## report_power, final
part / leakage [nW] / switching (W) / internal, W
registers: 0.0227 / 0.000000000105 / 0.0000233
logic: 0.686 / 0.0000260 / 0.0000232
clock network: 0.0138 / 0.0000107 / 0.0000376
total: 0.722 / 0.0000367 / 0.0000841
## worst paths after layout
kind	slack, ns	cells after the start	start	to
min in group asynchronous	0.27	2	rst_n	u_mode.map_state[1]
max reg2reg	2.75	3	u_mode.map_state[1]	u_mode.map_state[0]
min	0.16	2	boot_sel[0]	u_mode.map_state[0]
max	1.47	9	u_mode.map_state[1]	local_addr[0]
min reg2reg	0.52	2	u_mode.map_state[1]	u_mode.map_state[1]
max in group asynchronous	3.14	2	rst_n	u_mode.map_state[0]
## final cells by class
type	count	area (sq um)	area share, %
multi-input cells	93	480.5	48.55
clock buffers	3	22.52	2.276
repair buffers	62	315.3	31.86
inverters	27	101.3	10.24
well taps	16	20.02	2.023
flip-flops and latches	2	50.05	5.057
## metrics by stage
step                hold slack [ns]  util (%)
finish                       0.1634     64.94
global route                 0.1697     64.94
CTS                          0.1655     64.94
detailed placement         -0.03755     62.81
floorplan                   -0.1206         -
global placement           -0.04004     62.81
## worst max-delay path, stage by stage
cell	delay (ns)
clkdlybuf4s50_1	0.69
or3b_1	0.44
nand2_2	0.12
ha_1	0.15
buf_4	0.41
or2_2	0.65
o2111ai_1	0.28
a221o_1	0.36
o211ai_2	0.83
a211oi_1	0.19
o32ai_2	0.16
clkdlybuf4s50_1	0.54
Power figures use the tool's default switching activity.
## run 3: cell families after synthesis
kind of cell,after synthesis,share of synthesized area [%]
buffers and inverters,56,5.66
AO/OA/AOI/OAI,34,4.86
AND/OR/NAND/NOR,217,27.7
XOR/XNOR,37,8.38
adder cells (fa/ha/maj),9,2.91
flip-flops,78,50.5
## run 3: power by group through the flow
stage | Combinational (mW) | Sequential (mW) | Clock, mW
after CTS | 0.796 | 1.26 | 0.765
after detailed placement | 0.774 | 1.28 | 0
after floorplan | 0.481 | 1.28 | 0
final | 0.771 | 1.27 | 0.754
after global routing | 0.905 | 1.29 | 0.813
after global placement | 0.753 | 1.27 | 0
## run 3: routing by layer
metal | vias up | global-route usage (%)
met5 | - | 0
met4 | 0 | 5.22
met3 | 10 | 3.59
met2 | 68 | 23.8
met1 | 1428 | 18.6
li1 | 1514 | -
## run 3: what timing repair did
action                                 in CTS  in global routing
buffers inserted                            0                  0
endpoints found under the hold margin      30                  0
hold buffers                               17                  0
## src/rtl/chain_pkg.sv

```systemverilog
package chain_pkg;
    localparam int BYTE_W = 8;
    localparam int ADDR_W = BYTE_W - 1;
    localparam int CNT_W  = $clog2(BYTE_W);

    localparam logic [BYTE_W-1:0] PTR_IND  = 8'h00;
    localparam logic [BYTE_W-1:0] PTR_GRP1 = 8'h01;
    localparam logic [BYTE_W-1:0] PTR_GRP2 = 8'h02;

    typedef enum logic [1:0] {
        PH_ADDR,
        PH_PTR,
        PH_DATA,
        PH_SKIP
    } phase_e;
endpackage

```

## src/rtl/chain_sync.sv

```systemverilog
module chain_sync #(
    parameter int STAGES = 2
) (
    input  logic clk,
    input  logic rst_n,
    input  logic sclk_i,
    input  logic cs_n_i,
    input  logic sdi_i,
    output logic sclk_rise,
    output logic sclk_fall,
    output logic cs_act,
    output logic sdi_s
);
    localparam logic [2:0] IDLE_PINS = 3'b010;

    typedef struct packed {
        logic [STAGES-1:0][2:0] pipe;
        logic                   sclk_prev;
    } sync_t;

    sync_t s_d, s_q;

    always_comb begin
        s_d = s_q;
        s_d.pipe[0] = {sclk_i, cs_n_i, sdi_i};
        for (int i = 1; i < STAGES; i++) begin
            s_d.pipe[i] = s_q.pipe[i-1];
        end
        s_d.sclk_prev = s_q.pipe[STAGES-1][2];
    end

    always_ff @(posedge clk or negedge rst_n) begin
        if (!rst_n) begin
            s_q.pipe      <= {STAGES{IDLE_PINS}};
            s_q.sclk_prev <= 1'b0;
        end else begin
            s_q <= s_d;
        end
    end

    assign sclk_rise = s_q.pipe[STAGES-1][2] & ~s_q.sclk_prev;
    assign sclk_fall = ~s_q.pipe[STAGES-1][2] & s_q.sclk_prev;
    assign cs_act    = ~s_q.pipe[STAGES-1][1];
    assign sdi_s     = s_q.pipe[STAGES-1][0];

    a_r3_edges_exclusive: assert property (@(posedge clk) disable iff (!rst_n)
        !(sclk_rise && sclk_fall));
endmodule

```

## src/rtl/chain_frame.sv

```systemverilog
module chain_frame
    import chain_pkg::*;
(
    input  logic              clk,
    input  logic              rst_n,
    input  logic              sclk_rise,
    input  logic              sclk_fall,
    input  logic              cs_act,
    input  logic              sdi_s,
    input  logic [ADDR_W-1:0] ind_addr,
    input  logic [ADDR_W-1:0] grp1_addr,
    input  logic [ADDR_W-1:0] grp2_addr,
    input  logic [BYTE_W-1:0] rdata,
    output logic              wr_en,
    output logic [BYTE_W-1:0] wr_ptr,
    output logic [BYTE_W-1:0] wr_data,
    output logic [BYTE_W-1:0] rd_ptr,
    output logic              sdo,
    output logic              sdo_oe
);
    localparam logic [CNT_W-1:0] LAST_BIT = CNT_W'(BYTE_W - 1);

    typedef struct packed {
        phase_e             phase;
        logic [CNT_W-1:0]   bitcnt;
        logic [BYTE_W-1:0]  shreg;
        logic [BYTE_W-1:0]  ptr;
        logic               rd;
        logic [BYTE_W-1:0]  tx;
        logic               drv;
    } frame_t;

    frame_t             f_d, f_q;
    logic [BYTE_W-1:0]  byte_in;
    logic               hit_ind, hit_grp;

    assign byte_in = {f_q.shreg[BYTE_W-2:0], sdi_s};
    assign hit_ind = (byte_in[BYTE_W-1:1] == ind_addr);
    assign hit_grp = (byte_in[BYTE_W-1:1] == grp1_addr) || (byte_in[BYTE_W-1:1] == grp2_addr);

    always_comb begin
        f_d     = f_q;
        wr_en   = 1'b0;
        wr_ptr  = f_q.ptr;
        wr_data = byte_in;
        if (!cs_act) begin
            f_d.phase  = PH_ADDR;
            f_d.bitcnt = '0;
            f_d.rd     = 1'b0;
            f_d.tx     = '0;
            f_d.drv    = 1'b0;
        end else begin
            if (sclk_rise && f_q.phase != PH_SKIP) begin
                f_d.shreg  = byte_in;
                f_d.bitcnt = f_q.bitcnt + 1'b1;
                if (f_q.bitcnt == LAST_BIT) begin
                    unique case (f_q.phase)
                        PH_ADDR: begin
                            f_d.rd = byte_in[0];
                            if (hit_ind || (hit_grp && !byte_in[0])) f_d.phase = PH_PTR;
                            else                                     f_d.phase = PH_SKIP;
                        end
                        PH_PTR: begin
                            f_d.ptr   = byte_in;
                            f_d.phase = PH_DATA;
                        end
                        PH_DATA: begin
                            wr_en     = !f_q.rd;
                            f_d.ptr   = f_q.ptr + 1'b1;
                        end
                        default: ;
                    endcase
                end
            end
            if (sclk_fall && f_q.phase == PH_DATA && f_q.rd) begin
                f_d.drv = 1'b1;
                if (f_q.bitcnt == '0) f_d.tx = rdata;
                else                  f_d.tx = {f_q.tx[BYTE_W-2:0], 1'b0};
            end
        end
    end

    always_ff @(posedge clk or negedge rst_n) begin
        if (!rst_n) begin
            f_q <= '{phase: PH_ADDR, default: '0};
        end else begin
            f_q <= f_d;
        end
    end

    assign rd_ptr = f_q.ptr;
    assign sdo    = f_q.tx[BYTE_W-1];
    assign sdo_oe = f_q.drv & cs_act;

    a_r8_skip_no_write: assert property (@(posedge clk) disable iff (!rst_n)
        (f_q.phase == PH_SKIP) |-> !wr_en);
    a_r8_skip_holds: assert property (@(posedge clk) disable iff (!rst_n)
        (f_q.phase == PH_SKIP && cs_act) |=> (f_q.phase == PH_SKIP || f_q.phase == PH_ADDR));
    a_r9_drive_in_data: assert property (@(posedge clk) disable iff (!rst_n)
        sdo_oe |-> (f_q.phase == PH_DATA));
    a_r12_idle_restarts: assert property (@(posedge clk) disable iff (!rst_n)
        !cs_act |=> (f_q.phase == PH_ADDR && f_q.bitcnt == '0));
endmodule

```

## src/rtl/chain_regs.sv

```systemverilog
module chain_regs
    import chain_pkg::*;
#(
    parameter logic [ADDR_W-1:0] DEF_ADDR = 7'h40,
    parameter logic [ADDR_W-1:0] GRP1_DEF = 7'h7E,
    parameter logic [ADDR_W-1:0] GRP2_DEF = 7'h7F
) (
    input  logic              clk,
    input  logic              rst_n,
    input  logic              wr_en,
    input  logic [BYTE_W-1:0] wr_ptr,
    input  logic [BYTE_W-1:0] wr_data,
    input  logic [BYTE_W-1:0] rd_ptr,
    output logic [BYTE_W-1:0] rdata,
    output logic [ADDR_W-1:0] ind_addr,
    output logic [ADDR_W-1:0] grp1_addr,
    output logic [ADDR_W-1:0] grp2_addr,
    output logic              chain_en
);
    typedef struct packed {
        logic [ADDR_W-1:0] ind;
        logic              en;
        logic [ADDR_W-1:0] g1;
        logic [ADDR_W-1:0] g2;
    } regs_t;

    regs_t r_d, r_q;

    always_comb begin
        r_d = r_q;
        if (wr_en) begin
            case (wr_ptr)
                PTR_IND: begin
                    r_d.ind = wr_data[BYTE_W-1:1];
                    r_d.en  = wr_data[0];
                end
                PTR_GRP1: r_d.g1 = wr_data[BYTE_W-1:1];
                PTR_GRP2: r_d.g2 = wr_data[BYTE_W-1:1];
                default: ;
            endcase
        end
        case (rd_ptr)
            PTR_IND:  rdata = {r_q.ind, r_q.en};
            PTR_GRP1: rdata = {r_q.g1, 1'b0};
            PTR_GRP2: rdata = {r_q.g2, 1'b0};
            default:  rdata = '0;
        endcase
    end

    always_ff @(posedge clk or negedge rst_n) begin
        if (!rst_n) begin
            r_q <= '{ind: DEF_ADDR, en: 1'b0, g1: GRP1_DEF, g2: GRP2_DEF};
        end else begin
            r_q <= r_d;
        end
    end

    assign ind_addr  = r_q.ind;
    assign grp1_addr = r_q.g1;
    assign grp2_addr = r_q.g2;
    assign chain_en  = r_q.en;

    a_r2_enable_by_write: assert property (@(posedge clk) disable iff (!rst_n)
        $rose(r_q.en) |-> $past(wr_en && wr_ptr == PTR_IND && wr_data[0]));
    a_r5_addr_by_write: assert property (@(posedge clk) disable iff (!rst_n)
        !$stable(r_q.ind) |-> $past(wr_en && wr_ptr == PTR_IND));
endmodule

```

## src/rtl/chain_ctrl_slave.sv

```systemverilog
module chain_ctrl_slave
    import chain_pkg::*;
#(
    parameter logic [ADDR_W-1:0] DEF_ADDR    = 7'h40,
    parameter logic [ADDR_W-1:0] GRP1_DEF    = 7'h7E,
    parameter logic [ADDR_W-1:0] GRP2_DEF    = 7'h7F,
    parameter int                SYNC_STAGES = 2
) (
    input  logic clk,
    input  logic rst_n,
    input  logic cs_n,
    input  logic sclk,
    input  logic sdi,
    output logic sdo,
    output logic sdo_oe,
    output logic chain_en
);
    logic              sclk_rise, sclk_fall, cs_act, sdi_s;
    logic              wr_en;
    logic [BYTE_W-1:0] wr_ptr, wr_data, rd_ptr, rdata;
    logic [ADDR_W-1:0] ind_addr, grp1_addr, grp2_addr;

    chain_sync #(.STAGES(SYNC_STAGES)) u_sync (
        .clk       (clk),
        .rst_n     (rst_n),
        .sclk_i    (sclk),
        .cs_n_i    (cs_n),
        .sdi_i     (sdi),
        .sclk_rise (sclk_rise),
        .sclk_fall (sclk_fall),
        .cs_act    (cs_act),
        .sdi_s     (sdi_s)
    );

    chain_frame u_frame (
        .clk       (clk),
        .rst_n     (rst_n),
        .sclk_rise (sclk_rise),
        .sclk_fall (sclk_fall),
        .cs_act    (cs_act),
        .sdi_s     (sdi_s),
        .ind_addr  (ind_addr),
        .grp1_addr (grp1_addr),
        .grp2_addr (grp2_addr),
        .rdata     (rdata),
        .wr_en     (wr_en),
        .wr_ptr    (wr_ptr),
        .wr_data   (wr_data),
        .rd_ptr    (rd_ptr),
        .sdo       (sdo),
        .sdo_oe    (sdo_oe)
    );

    chain_regs #(
        .DEF_ADDR (DEF_ADDR),
        .GRP1_DEF (GRP1_DEF),
        .GRP2_DEF (GRP2_DEF)
    ) u_regs (
        .clk       (clk),
        .rst_n     (rst_n),
        .wr_en     (wr_en),
        .wr_ptr    (wr_ptr),
        .wr_data   (wr_data),
        .rd_ptr    (rd_ptr),
        .rdata     (rdata),
        .ind_addr  (ind_addr),
        .grp1_addr (grp1_addr),
        .grp2_addr (grp2_addr),
        .chain_en  (chain_en)
    );

    a_r1_chain_low_in_reset: assert property (@(posedge clk)
        !rst_n |-> !chain_en);
endmodule

```

## config.mk

```make
export PLATFORM = sky130hd
export DESIGN_NAME = chain_ctrl_slave
export DESIGN_NICKNAME = d
export VERILOG_FILES = /design/src/rtl/chain_pkg.sv /design/src/rtl/chain_sync.sv /design/src/rtl/chain_frame.sv /design/src/rtl/chain_regs.sv /design/src/rtl/chain_ctrl_slave.sv
export SDC_FILE = /design/constraint.sdc
export NUM_CORES = 1
export LEC_CHECK = 0
export ABC_AREA = 0
export BUFFER_PORTS_ARGS = -buffer_cell sky130_fd_sc_hd__buf_2
export CAP_MARGIN = 20
export CELL_PAD_IN_SITES_DETAIL_PLACEMENT = 0
export CELL_PAD_IN_SITES_GLOBAL_PLACEMENT = 2
export CORE_MARGIN = 3
export CORE_UTILIZATION = 43
export CTS_BUF_LIST = sky130_fd_sc_hd__clkbuf_8 sky130_fd_sc_hd__clkbuf_16
export DETAILED_ROUTE_END_ITERATION = 16
export GPL_ROUTABILITY_DRIVEN = 0
export PLACE_DENSITY = 0.79
export SYNTH_ARGS = -nofsm -noshare
export SYNTH_HDL_FRONTEND = slang
export SYNTH_SLANG_ARGS = --single-unit
```

## constraint.sdc

```tcl
create_clock -name clk -period 2.29 [get_ports clk]
set_input_delay 0.458 -clock clk [delete_from_list [all_inputs] [get_ports clk]]
set_output_delay 0.458 -clock clk [all_outputs]
set_load 0.02 [all_outputs]
```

==========

§ Task requirements
From the entries, copy every line in which the string "worst" can be found.

§ Exercise result
## worst paths after layout
## worst max-delay path, stage by stage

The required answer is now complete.